A new vaccine may offer a new treatment option to cancer diagnosed with a rare, aggressive brain cancer called glioblastoma multiforme (GBM). A large international clinical trial has shown this vaccine can extend patient life expectancy from months to years in what is considered by many researchers to be a major breakthrough in the treatment of GBM.
The DCVax immunotherapy vaccine uses cells from the patient’s immune system to combat the malignancy. These dendritic cells are called “key players in the immune system” and are central to the efficacy of the new GBM vaccine.
As lead author Dr. Linda Liau, chair of the neurosurgery department at the David Geffen School of Medicine at UCLA explains, “This treatment actually uses the patient’s own tumor specimen to make the vaccine. This is really a form of personalized immunotherapy that is customized to an individual patient and his/her tumor.”

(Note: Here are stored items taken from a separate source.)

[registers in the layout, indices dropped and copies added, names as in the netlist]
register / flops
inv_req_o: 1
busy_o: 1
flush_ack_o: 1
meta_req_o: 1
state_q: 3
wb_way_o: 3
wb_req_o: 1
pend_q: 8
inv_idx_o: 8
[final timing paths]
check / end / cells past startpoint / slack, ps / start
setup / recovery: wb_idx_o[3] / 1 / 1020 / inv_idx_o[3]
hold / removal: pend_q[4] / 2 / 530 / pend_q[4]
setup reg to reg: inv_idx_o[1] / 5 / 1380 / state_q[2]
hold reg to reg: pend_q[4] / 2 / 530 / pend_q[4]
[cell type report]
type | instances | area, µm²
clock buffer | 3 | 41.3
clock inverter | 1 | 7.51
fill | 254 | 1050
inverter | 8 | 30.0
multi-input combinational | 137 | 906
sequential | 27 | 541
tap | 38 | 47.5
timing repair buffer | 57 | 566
--- src/rtl/mul_hilo_unit.sv ---
// Multi-cycle shift-add 32x32 multiplier owning the HI/LO register pair.
// Optional macro MTHILO_EN adds direct HI/LO write ports (mthi/mtlo).
module mul_hilo_unit #(
    parameter int WIDTH = 32,
    parameter int CNT_W = 5
) (
    input  logic             clk,
    input  logic             rst_n,
    input  logic             start,
    input  logic             sgn,
    input  logic [WIDTH-1:0] a,
    input  logic [WIDTH-1:0] b,
    output logic             busy,
    output logic             done,
    output logic [WIDTH-1:0] hi,
    output logic [WIDTH-1:0] lo
`ifdef MTHILO_EN
    ,
    input  logic             wr_hi,
    input  logic             wr_lo,
    input  logic [WIDTH-1:0] wdata
`endif
);

    typedef enum logic [1:0] {
        StIdle,
        StRun,
        StFix
    } state_e;

    state_e             state_q, state_d;
    logic [WIDTH-1:0]   mag_a_q, mag_a_d;
    logic [WIDTH-1:0]   mag_b_q, mag_b_d;
    logic               neg_q, neg_d;
    logic [2*WIDTH-1:0] acc_q, acc_d;
    logic [CNT_W-1:0]   cnt_q, cnt_d;
    logic [WIDTH-1:0]   hi_q, hi_d;
    logic [WIDTH-1:0]   lo_q, lo_d;
    logic               done_q, done_d;

    logic [WIDTH-1:0]   addend;
    logic [WIDTH:0]     sum;

    always_comb begin
        state_d = state_q;
        mag_a_d = mag_a_q;
        mag_b_d = mag_b_q;
        neg_d   = neg_q;
        acc_d   = acc_q;
        cnt_d   = cnt_q;
        hi_d    = hi_q;
        lo_d    = lo_q;
        done_d  = 1'b0;
        addend  = '0;
        sum     = '0;

        unique case (state_q)
            StIdle: begin
`ifdef MTHILO_EN
                if (wr_hi) hi_d = wdata;
                if (wr_lo) lo_d = wdata;
`endif
                if (start) begin
                    // Magnitude of the most-negative value wraps to itself, read as unsigned.
                    mag_a_d = (sgn && a[WIDTH-1]) ? -a : a;
                    mag_b_d = (sgn && b[WIDTH-1]) ? -b : b;
                    neg_d   = sgn & (a[WIDTH-1] ^ b[WIDTH-1]);
                    acc_d   = '0;
                    cnt_d   = '0;
                    state_d = StRun;
                end
            end
            StRun: begin
                addend  = mag_b_q[0] ? mag_a_q : '0;
                sum     = {1'b0, acc_q[2*WIDTH-1:WIDTH]} + {1'b0, addend};
                acc_d   = {sum, acc_q[WIDTH-1:1]};
                mag_b_d = mag_b_q >> 1;
                cnt_d   = cnt_q + 1'b1;
                if (cnt_q == CNT_W'(WIDTH - 1)) state_d = StFix;
            end
            StFix: begin
                {hi_d, lo_d} = neg_q ? -acc_q : acc_q;
                done_d       = 1'b1;
                state_d      = StIdle;
            end
            default: state_d = StIdle;
        endcase
    end

    always_ff @(posedge clk or negedge rst_n) begin
        if (!rst_n) begin
            state_q <= StIdle;
            mag_a_q <= '0;
            mag_b_q <= '0;
            neg_q   <= 1'b0;
            acc_q   <= '0;
            cnt_q   <= '0;
            hi_q    <= '0;
            lo_q    <= '0;
            done_q  <= 1'b0;
        end else begin
            state_q <= state_d;
            mag_a_q <= mag_a_d;
            mag_b_q <= mag_b_d;
            neg_q   <= neg_d;
            acc_q   <= acc_d;
            cnt_q   <= cnt_d;
            hi_q    <= hi_d;
            lo_q    <= lo_d;
            done_q  <= done_d;
        end
    end

    assign busy = (state_q != StIdle);
    assign done = done_q;
    assign hi   = hi_q;
    assign lo   = lo_q;

endmodule
==> config.mk <==
export PLATFORM = sky130hd
export DESIGN_NAME = motion_door_responder
export DESIGN_NICKNAME = d
export VERILOG_FILES = /design/src/rtl/motion_door_responder.sv
export SDC_FILE = /design/constraint.sdc
export NUM_CORES = 1
export LEC_CHECK = 0
export ABC_AREA = 1
export CELL_PAD_IN_SITES_DETAIL_PLACEMENT = 1
export CELL_PAD_IN_SITES_GLOBAL_PLACEMENT = 1
export CORE_MARGIN = 5
export CORE_UTILIZATION = 35
export CTS_CLUSTER_DIAMETER = 30
export DETAILED_ROUTE_END_ITERATION = 12
export HOLD_SLACK_MARGIN = 0.06
export PLACE_DENSITY = 0.78
export RECOVER_POWER = 50
export SYNTH_ARGS = -nofsm -noshare
export SYNTH_HDL_FRONTEND = slang
export SYNTH_SLANG_ARGS = --single-unit
==> constraint.sdc <==
create_clock -name clk -period 1.4 [get_ports clk]
set_clock_uncertainty 0.2 [all_clocks]
set_input_delay 0.14 -clock clk [delete_from_list [all_inputs] [get_ports clk]]
set_output_delay 0.14 -clock clk [all_outputs]
set_load 0.01 [all_outputs]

The longer survival rates for patients with GBM makes the DCVax immunotherapy treatment for GBM a promising treatment option for a disease that often leaves patients with few places to turn once diagnosed.

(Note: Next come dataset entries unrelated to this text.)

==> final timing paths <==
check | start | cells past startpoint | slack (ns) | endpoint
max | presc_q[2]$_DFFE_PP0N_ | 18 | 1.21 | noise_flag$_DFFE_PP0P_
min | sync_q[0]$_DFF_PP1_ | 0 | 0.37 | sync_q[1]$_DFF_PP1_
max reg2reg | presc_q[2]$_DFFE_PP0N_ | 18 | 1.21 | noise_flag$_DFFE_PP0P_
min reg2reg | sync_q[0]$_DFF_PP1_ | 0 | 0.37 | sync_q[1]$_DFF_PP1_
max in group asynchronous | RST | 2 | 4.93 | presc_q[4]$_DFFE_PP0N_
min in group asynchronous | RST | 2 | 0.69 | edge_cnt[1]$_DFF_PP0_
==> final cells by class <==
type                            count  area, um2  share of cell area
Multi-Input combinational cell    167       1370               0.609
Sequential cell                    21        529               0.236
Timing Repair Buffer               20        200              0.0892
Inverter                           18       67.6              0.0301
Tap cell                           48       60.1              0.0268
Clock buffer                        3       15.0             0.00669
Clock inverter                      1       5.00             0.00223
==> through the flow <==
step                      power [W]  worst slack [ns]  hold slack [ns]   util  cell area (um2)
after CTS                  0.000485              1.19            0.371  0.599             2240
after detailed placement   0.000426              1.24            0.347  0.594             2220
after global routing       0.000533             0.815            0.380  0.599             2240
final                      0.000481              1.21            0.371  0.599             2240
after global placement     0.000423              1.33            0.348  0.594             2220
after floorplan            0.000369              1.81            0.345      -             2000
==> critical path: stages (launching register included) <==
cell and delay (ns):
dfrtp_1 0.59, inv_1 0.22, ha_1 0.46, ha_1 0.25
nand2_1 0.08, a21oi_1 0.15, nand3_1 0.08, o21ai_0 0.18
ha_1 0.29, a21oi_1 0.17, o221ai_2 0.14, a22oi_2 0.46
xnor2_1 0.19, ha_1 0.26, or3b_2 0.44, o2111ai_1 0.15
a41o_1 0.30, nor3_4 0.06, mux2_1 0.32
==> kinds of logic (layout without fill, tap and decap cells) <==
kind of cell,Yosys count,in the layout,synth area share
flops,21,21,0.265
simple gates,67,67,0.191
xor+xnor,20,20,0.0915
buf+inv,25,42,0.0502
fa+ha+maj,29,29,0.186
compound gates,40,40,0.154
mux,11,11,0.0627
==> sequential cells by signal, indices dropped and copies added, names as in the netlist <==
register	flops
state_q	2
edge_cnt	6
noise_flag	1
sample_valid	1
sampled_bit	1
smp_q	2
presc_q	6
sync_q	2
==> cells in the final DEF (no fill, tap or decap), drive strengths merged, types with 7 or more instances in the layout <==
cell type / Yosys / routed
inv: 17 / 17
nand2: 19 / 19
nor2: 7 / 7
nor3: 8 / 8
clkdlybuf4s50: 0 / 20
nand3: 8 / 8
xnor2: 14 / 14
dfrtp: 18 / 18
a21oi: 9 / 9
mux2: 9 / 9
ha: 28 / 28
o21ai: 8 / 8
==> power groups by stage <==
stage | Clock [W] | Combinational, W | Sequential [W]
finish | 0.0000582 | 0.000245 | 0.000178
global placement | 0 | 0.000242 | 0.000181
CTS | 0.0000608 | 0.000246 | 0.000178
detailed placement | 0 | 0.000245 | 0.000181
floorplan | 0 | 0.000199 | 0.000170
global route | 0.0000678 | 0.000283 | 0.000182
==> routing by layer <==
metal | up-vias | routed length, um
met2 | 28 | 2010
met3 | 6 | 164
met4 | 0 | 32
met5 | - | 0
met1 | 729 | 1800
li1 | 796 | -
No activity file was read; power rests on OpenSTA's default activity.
### src/rtl/phys_reg_free_list_pkg.sv
// Shared rename-stage types: physical register ids, optional-register struct,
// free-list pointer type and pointer helpers used by phys_reg_free_list.
package mips_core;

  localparam int NUM_PHYS_REGS  = 64;
  localparam int FREE_LIST_SIZE = NUM_PHYS_REGS - 32;
  localparam int PHYS_REG_W     = $clog2(NUM_PHYS_REGS);
  localparam int FL_IDX_W       = $clog2(FREE_LIST_SIZE);
  localparam int FREE_COUNT_W   = $clog2(FREE_LIST_SIZE + 1);

  typedef logic [PHYS_REG_W-1:0]   PhysReg;
  typedef logic [FREE_COUNT_W-1:0] FreeCount;

  typedef struct packed {
    logic   valid;
    PhysReg preg;
  } opt_PhysReg;

  // Circular-buffer pointer with an extra wrap bit to tell full from empty.
  typedef struct packed {
    logic                wrap;
    logic [FL_IDX_W-1:0] idx;
  } FlPtr;

  function automatic FlPtr fl_ptr_inc(FlPtr p);
    FlPtr r;
    r = p;
    if (p.idx == FL_IDX_W'(FREE_LIST_SIZE - 1)) begin
      r.idx  = '0;
      r.wrap = ~p.wrap;
    end else begin
      r.idx = p.idx + FL_IDX_W'(1);
    end
    return r;
  endfunction

  function automatic FreeCount fl_distance(FlPtr from, FlPtr to);
    int d;
    if (from.wrap == to.wrap) d = int'(to.idx) - int'(from.idx);
    else                      d = FREE_LIST_SIZE + int'(to.idx) - int'(from.idx);
    return FreeCount'(d);
  endfunction

endpackage
## config.mk

```make
export PLATFORM = sky130hd
export DESIGN_NAME = imem_loader
export DESIGN_NICKNAME = d
export VERILOG_FILES = /design/src/rtl/imem_loader.sv
export SDC_FILE = /design/constraint.sdc
export NUM_CORES = 1
export LEC_CHECK = 0
export CELL_PAD_IN_SITES_DETAIL_PLACEMENT = 0
export CELL_PAD_IN_SITES_GLOBAL_PLACEMENT = 1
export CORE_MARGIN = 3
export CORE_UTILIZATION = 44
export CTS_BUF_LIST = sky130_fd_sc_hd__clkbuf_4
export DETAILED_ROUTE_END_ITERATION = 10
export HOLD_SLACK_MARGIN = 0.05
export PLACE_DENSITY_LB_ADDON = 0.1
export SLEW_MARGIN = 15
export SYNTH_ARGS = -nofsm -noshare
export SYNTH_HDL_FRONTEND = slang
export SYNTH_SLANG_ARGS = --single-unit
```

## constraint.sdc

```tcl
create_clock -name i_clk -period 3.8 [get_ports i_clk]
set_clock_uncertainty 0.15 [all_clocks]
set_input_delay 0.57 -clock i_clk [delete_from_list [all_inputs] [get_ports i_clk]]
set_output_delay 0.57 -clock i_clk [all_outputs]
set_load 0.05 [all_outputs]
```

## src/rtl/imem_loader.sv

```systemverilog
// Boot loader: receives a length-prefixed little-endian byte stream and writes it
// word by word into instruction memory, holding the core in reset until the load completes.
module imem_loader #(
   parameter int unsigned DEPTH = 512
) (
   input  logic        i_clk,
   input  logic        i_rst,
   input  logic        i_start,
   input  logic        i_in_valid,
   input  logic [7:0]  i_in_data,
   output logic        o_in_ready,
   output logic        o_mem_we,
   output logic [31:0] o_mem_addr,
   output logic [31:0] o_mem_wdata,
   output logic        o_core_rst,
   output logic        o_busy,
   output logic        o_done,
   output logic        o_err
);

   typedef enum logic [2:0] {
      S_IDLE, S_LEN0, S_LEN1, S_DATA, S_WRITE, S_DONE, S_ERR
   } state_t;

   state_t      r_state;
   logic [15:0] r_len;
   logic [15:0] r_word_idx;
   logic [1:0]  r_byte_idx;
   logic [23:0] r_word;
   logic        r_mem_we;
   logic [31:0] r_mem_addr;
   logic [31:0] r_mem_wdata;
   logic        r_core_rst;
   logic        r_busy;
   logic        r_done;
   logic        r_err;

   logic        w_in_ready;
   logic        w_xfer;
   logic [15:0] w_new_len;
   logic        w_len_too_big;
   logic        w_last_word;

   assign w_in_ready    = (r_state == S_LEN0) || (r_state == S_LEN1) || (r_state == S_DATA);
   assign w_xfer        = i_in_valid && w_in_ready;
   assign w_new_len     = {i_in_data, r_len[7:0]};
   assign w_len_too_big = ({16'd0, w_new_len} > DEPTH);
   // word_idx < len always holds in WRITE, so the increment cannot wrap
   assign w_last_word   = ((r_word_idx + 16'd1) == r_len);

   always_ff @(posedge i_clk) begin
      if (!i_rst) begin
         r_state     <= S_IDLE;
         r_len       <= 16'd0;
         r_word_idx  <= 16'd0;
         r_byte_idx  <= 2'd0;
         r_word      <= 24'd0;
         r_mem_we    <= 1'b0;
         r_mem_addr  <= 32'd0;
         r_mem_wdata <= 32'd0;
         r_core_rst  <= 1'b0;
         r_busy      <= 1'b0;
         r_done      <= 1'b0;
         r_err       <= 1'b0;
      end else begin
         r_mem_we <= 1'b0;
         case (r_state)
            S_IDLE: begin
               if (i_start) begin
                  r_state <= S_LEN0;
                  r_busy  <= 1'b1;
               end
            end
            S_LEN0: begin
               if (w_xfer) begin
                  r_len[7:0] <= i_in_data;
                  r_state    <= S_LEN1;
               end
            end
            S_LEN1: begin
               if (w_xfer) begin
                  r_len[15:8] <= i_in_data;
                  r_word_idx  <= 16'd0;
                  r_byte_idx  <= 2'd0;
                  if (w_new_len == 16'd0) begin
                     r_state    <= S_DONE;
                     r_done     <= 1'b1;
                     r_core_rst <= 1'b1;
                     r_busy     <= 1'b0;
                  end else if (w_len_too_big) begin
                     r_state <= S_ERR;
                     r_err   <= 1'b1;
                     r_busy  <= 1'b0;
                  end else begin
                     r_state <= S_DATA;
                  end
               end
            end
            S_DATA: begin
               if (w_xfer) begin
                  r_byte_idx <= r_byte_idx + 2'd1;
                  case (r_byte_idx)
                     2'd0: r_word[7:0]   <= i_in_data;
                     2'd1: r_word[15:8]  <= i_in_data;
                     2'd2: r_word[23:16] <= i_in_data;
                     default: begin
                        // fourth byte goes straight into the write data register
                        r_state     <= S_WRITE;
                        r_mem_we    <= 1'b1;
                        r_mem_addr  <= {14'd0, r_word_idx, 2'b00};
                        r_mem_wdata <= {i_in_data, r_word};
                     end
                  endcase
               end
            end
            S_WRITE: begin
               r_word_idx <= r_word_idx + 16'd1;
               r_byte_idx <= 2'd0;
               if (w_last_word) begin
                  r_state    <= S_DONE;
                  r_done     <= 1'b1;
                  r_core_rst <= 1'b1;
                  r_busy     <= 1'b0;
               end else begin
                  r_state <= S_DATA;
               end
            end
            S_DONE, S_ERR: begin
               if (i_start) begin
                  r_state    <= S_LEN0;
                  r_done     <= 1'b0;
                  r_err      <= 1'b0;
                  r_core_rst <= 1'b0;
                  r_busy     <= 1'b1;
               end
            end
            default: r_state <= S_IDLE;
         endcase
      end
   end

   assign o_in_ready  = w_in_ready;
   assign o_mem_we    = r_mem_we;
   assign o_mem_addr  = r_mem_addr;
   assign o_mem_wdata = r_mem_wdata;
   assign o_core_rst  = r_core_rst;
   assign o_busy      = r_busy;
   assign o_done      = r_done;
   assign o_err       = r_err;

endmodule

```

==> out/qor.txt <==
Syn Area/Cell: 7.702 sq um
Critical Path RT: 3.08 ns
Die area: 13360 sq um
Final wirelength: 13170 um
Final period util: 0.7558
Synth cell types: 64
Tmin final: 2.872 ns
Clock latency on the worst-skew pair: 0.52 ns
#FFs+latches synth: 113
Placed Cells: 846
Crit path buf inv count: 1
Total Nets Final: 739
Final ANT Viol Nets: 0
Worst Hold Slack: 0.3063 ns
Worst Hold Class: flop to flop
CTS tree: built
Initial core utilization: 0.4569
Share of cells above drive strength 1: 0.06667
Critical path arrival: 2.15 ns
Die H: 115.6 um
Worst vdd ir: 0.0004667 V
WS Path Type: flop to primary output
Asr flop ratio synth: 0
DRT iter0 DRCs: 241
Vias in the first global route: 4253
CP cell instances: nor2_1, nor2_1, clkdlybuf4s50_1
Core area: 11560 sq um
Drt pass-1 iters: 5
Crit path largest cell delay: 0.82 ns
Clock transition at path regs: 0.10 ns
GRT Util Overall: 0.2062
Num rows: 39
Layout Area Growth over Synthesis: 16.17%
Normalized max-slew margin: 0.4874
Power Density: 461.6 nW/um^2
Setup-failing EPs final: 0
Max-slew violation count: 0
Post-synthesis sequential area ratio: 0.4281
Leakage: 2.036 nW
Detailed Place HPWL: 9005 um
Die width: 115.6 um
Via count: 4732
Fmax: 0.3482 GHz
Final hold viol count: 0
CP top delay family: buffers and inverters
Area of the mapped netlist: 5284 sq um
Inserted Clock Buffers: 17
Ys flop type: dfxtp_1
Critical path's most frequent cell: nor2_1
Diode count: 0
Post-DR wirelength/cell: 14.99 um
Initial antenna violation count: 0
Vias per cell: 5.390
Status: finished, final reports clean
CTS resizes: 0
RSZ-0062 raised after global routing: no
Slowest-stage cell, CP: clkdlybuf4s50_1
Post-synth EDFFs: 0
Startpoint types: flop
Core Util, Final: 0.5308
Fin cells: 878
CP endpoint kind: primary output
Clock Sink Count: 113
I/O Buffers: 65
Slew @ Worst Pin: 0.7690 ns
Setup TNS: 0 ns
H-tree levels: 4
Remaining Overflow, GRT: 0
Residual DRC: 0
CP Max Fanout: 11
Clock Tree Buf Depth: 2
Placer congestion estimate: 0.8407
Largest net degree at the start of global routing: 56
# hold bufs at CTS: 0
Post-CTS Setup Inserts: 0
# Max-Cap Violations: 0
Clock root cell: clkbuf_4
Io pins: 82
Synthesized instance count: 686
Warnings from Yosys: 0
First-pass GRT wire length: 21470 um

“The survival rate is quite remarkable compared to what would be expected for glioblastoma. What’s particularly impressive about immunotherapy trials is that there seems to be a population of about 20 to 30 percent of patients who are living significantly longer than expected. It appears that patients who survive past certain threshold time points may continue onwards to unusually long survival times” said Liau.
According to the American Association of Neurological Surgeons, GBM is a rapidly developing glioma that form in the glial cells in the brain. The glial cells are responsible for nerve cell health and functioning. GBM has an incidence rate of two to three cases in 100,000 adults per year and comprises fifty two percent of all primary brain tumors. These tumors often occur in patients in ages ranging from 45 to 70 years of age. Currently, the life expectancy after GBM diagnosis is 15 to 17 months but this new vaccine extends a patient’s expected survival by as much as seven years based on research published in the Journal of Translational Medicine. The trial showed that patients in the US, UK, Germany and Canada who received the vaccine after surgery lived on average 24 months longer than those who did not.